作者深邃的目光早已超越了对表层意蕴的讽刺和揭露,升华到了一种哲学高度去俯视社会和人生。
由此可见,方鸿渐所代表的,已不再是个人,而是“一类人”。
在他身上,作为特定时代环境与社会心理表征的“围城心态”,也就不仅仅属于书中笔墨所及的方鸿渐等一大群人,也不仅仅是那个时代的产物,而是属于人类所共通的“基本根性”。
近代来,伴随着工业文明的飞速发展,现代文明给现代人带来了物质的极大丰富,但与之俱来的却是人的精神的空前危机,人生目的的消解,理想的淡化,奋斗精神的衰退,人们在生活中越来越感到孤独、失落、绝望。
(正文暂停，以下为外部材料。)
$ cat src/rtl/uw_shift_eng.sv
module uw_shift_eng #(
  parameter int DATA_W = 16,
  parameter int CNT_W  = 5
) (
  input  logic              clk,
  input  logic              rst_n,
  input  logic              start,
  input  logic [CNT_W-1:0]  wbits,
  input  logic [CNT_W-1:0]  rbits,
  input  logic [DATA_W-1:0] tx_word,
  input  uw_pkg::cs_cfg_t   cfg_in,
  input  logic [1:0]        pre_in,
  input  logic              tick,
  input  logic              sdi,
  output logic              busy,
  output logic              done,
  output logic              sclk,
  output logic              sdo,
  output logic [1:0]        div_sel,
  output logic [DATA_W-1:0] rx_word
);
  import uw_pkg::*;
  localparam int BIT_W = CNT_W + 1;

  xfer_st_e          st_q, st_d;
  logic [2:0]        pc_q, pc_d;
  logic [BIT_W-1:0]  bit_q, bit_d, tot_q, tot_d, wn_q, wn_d, sum;
  logic [DATA_W-1:0] tx_q, tx_d, rx_q, rx_d;
  logic              sdo_q, sdo_d;
  cs_cfg_t           cfg_q, cfg_d;
  logic [1:0]        pre_q, pre_d;
  logic [2:0]        lo_lim, hi_lim;
  logic              in_write, in_read, next_write;

  assign lo_lim     = lo_ticks(pre_q);
  assign hi_lim     = hi_ticks(pre_q);
  assign sum        = {1'b0, wbits} + {1'b0, rbits};
  assign in_write   = (bit_q < wn_q);
  assign in_read    = !in_write;
  assign next_write = ((bit_q + 1'b1) < wn_q);

  always_comb begin
    st_d = st_q; pc_d = pc_q; bit_d = bit_q; tot_d = tot_q; wn_d = wn_q;
    tx_d = tx_q; rx_d = rx_q; sdo_d = sdo_q; cfg_d = cfg_q; pre_d = pre_q;
    case (st_q)
      ST_IDLE: if (start) begin
        cfg_d = cfg_in; pre_d = pre_in;
        wn_d  = {1'b0, wbits}; tot_d = sum;
        bit_d = '0; pc_d = '0; rx_d = '0;
        if (wbits != '0 && cfg_in.wr_fall) begin
          sdo_d = tx_word[DATA_W-1];
          tx_d  = {tx_word[DATA_W-2:0], 1'b0};
        end else begin
          tx_d  = tx_word;
        end
        st_d = (sum == '0) ? ST_FIN : ST_LOW;
      end
      ST_LOW: if (tick) begin
        if (pc_q == lo_lim - 3'd1) begin
          pc_d = '0;
          st_d = ST_HIGH;
          if (in_write && !cfg_q.wr_fall) begin
            sdo_d = tx_q[DATA_W-1];
            tx_d  = {tx_q[DATA_W-2:0], 1'b0};
          end
          if (in_read && !cfg_q.rd_fall) rx_d = {rx_q[DATA_W-2:0], sdi};
        end else begin
          pc_d = pc_q + 3'd1;
        end
      end
      ST_HIGH: if (tick) begin
        if (pc_q == hi_lim - 3'd1) begin
          pc_d = '0;
          if (in_read && cfg_q.rd_fall) rx_d = {rx_q[DATA_W-2:0], sdi};
          if (bit_q == tot_q - 1'b1) begin
            st_d = ST_FIN;
          end else begin
            bit_d = bit_q + 1'b1;
            st_d  = ST_LOW;
            if (next_write && cfg_q.wr_fall) begin
              sdo_d = tx_q[DATA_W-1];
              tx_d  = {tx_q[DATA_W-2:0], 1'b0};
            end
          end
        end else begin
          pc_d = pc_q + 3'd1;
        end
      end
      default: begin
        st_d  = ST_IDLE;
        sdo_d = 1'b0;
      end
    endcase
  end

  always_ff @(posedge clk or negedge rst_n) begin
    if (!rst_n) begin
      st_q <= ST_IDLE; pc_q <= '0; bit_q <= '0; tot_q <= '0; wn_q <= '0;
      tx_q <= '0; rx_q <= '0; sdo_q <= 1'b0; cfg_q <= '0; pre_q <= '0;
    end else begin
      st_q <= st_d; pc_q <= pc_d; bit_q <= bit_d; tot_q <= tot_d; wn_q <= wn_d;
      tx_q <= tx_d; rx_q <= rx_d; sdo_q <= sdo_d; cfg_q <= cfg_d; pre_q <= pre_d;
    end
  end

  assign busy    = (st_q != ST_IDLE);
  assign done    = (st_q == ST_FIN);
  assign sclk    = (st_q == ST_HIGH);
  assign sdo     = sdo_q;
  assign div_sel = cfg_q.div;
  assign rx_word = rx_q;

  // the phase counter never passes the low-phase length
  assert_phase_bound_R9: assert property (@(posedge clk) disable iff (!rst_n)
    (st_q == ST_LOW) |-> (pc_q < lo_lim));
  // data output quiet outside a transfer
  assert_sdo_quiet_R4: assert property (@(posedge clk) disable iff (!rst_n)
    (st_q == ST_IDLE) |-> !sdo);

endmodule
兴起于20世纪20年代的欧洲哲学思潮——存在主义,正是这一世界性的现代文明危机下的产物。
它把人的存在作为思想基础和出发点,突出个人现实存在的孤独性,自我选择的自由性及世界的荒诞性,从而极为深刻地揭示了现代文明的危机和现代人的困境,体现了人类的某些永恒的困惑。
“存在先于本质”论是存在主义的全部理论基础和出发点。
“存在”主要指人的非理性的心理本能,即现实世界在人精神方面的极大危机所引发的现代人的孤独、厌烦、绝望、恐惧等等非理性情绪体验。
在存在主义者看来,这才是人类最本真的生存状态。
而《围城》正是这一状态的形象再现。
深陷“围城”漩涡中的主人公方鸿渐,在婚姻的“围城”中,再爱无心情,逃离没勇气,远走无目的,留居心不甘,现实世界不断给他设置险境,让其身心在企图超越重重障碍的努力中消耗磨损,最终空留“拥挤里的孤独,热闹中的凄凉,使他像许多住在这孤岛的人,心灵也仿佛一个无凑畔的孤岛”[2]的慨叹。
正是这高大的、空洞洞的“围城”,牢牢地围住了方鸿渐等人,使他们变得孤独、绝望、迷茫、焦灼、荒诞不稽。
“世界是荒诞的,人生是痛苦的”,作为存在主义的核心理论之二,它强调了世界的无理性,突出人命运的不确定性。
主人公方鸿渐中的“渐”字,用《周易》中关于“渐”卦的诠释,则很好地说明了问题。
“渐”卦下有5个义项:于干;于磐;于陆;于木;于陵。
将其与“鸿”联系在一起解读,我们不难发现,主人公确像一只四处漂泊,无处落脚的孤雁。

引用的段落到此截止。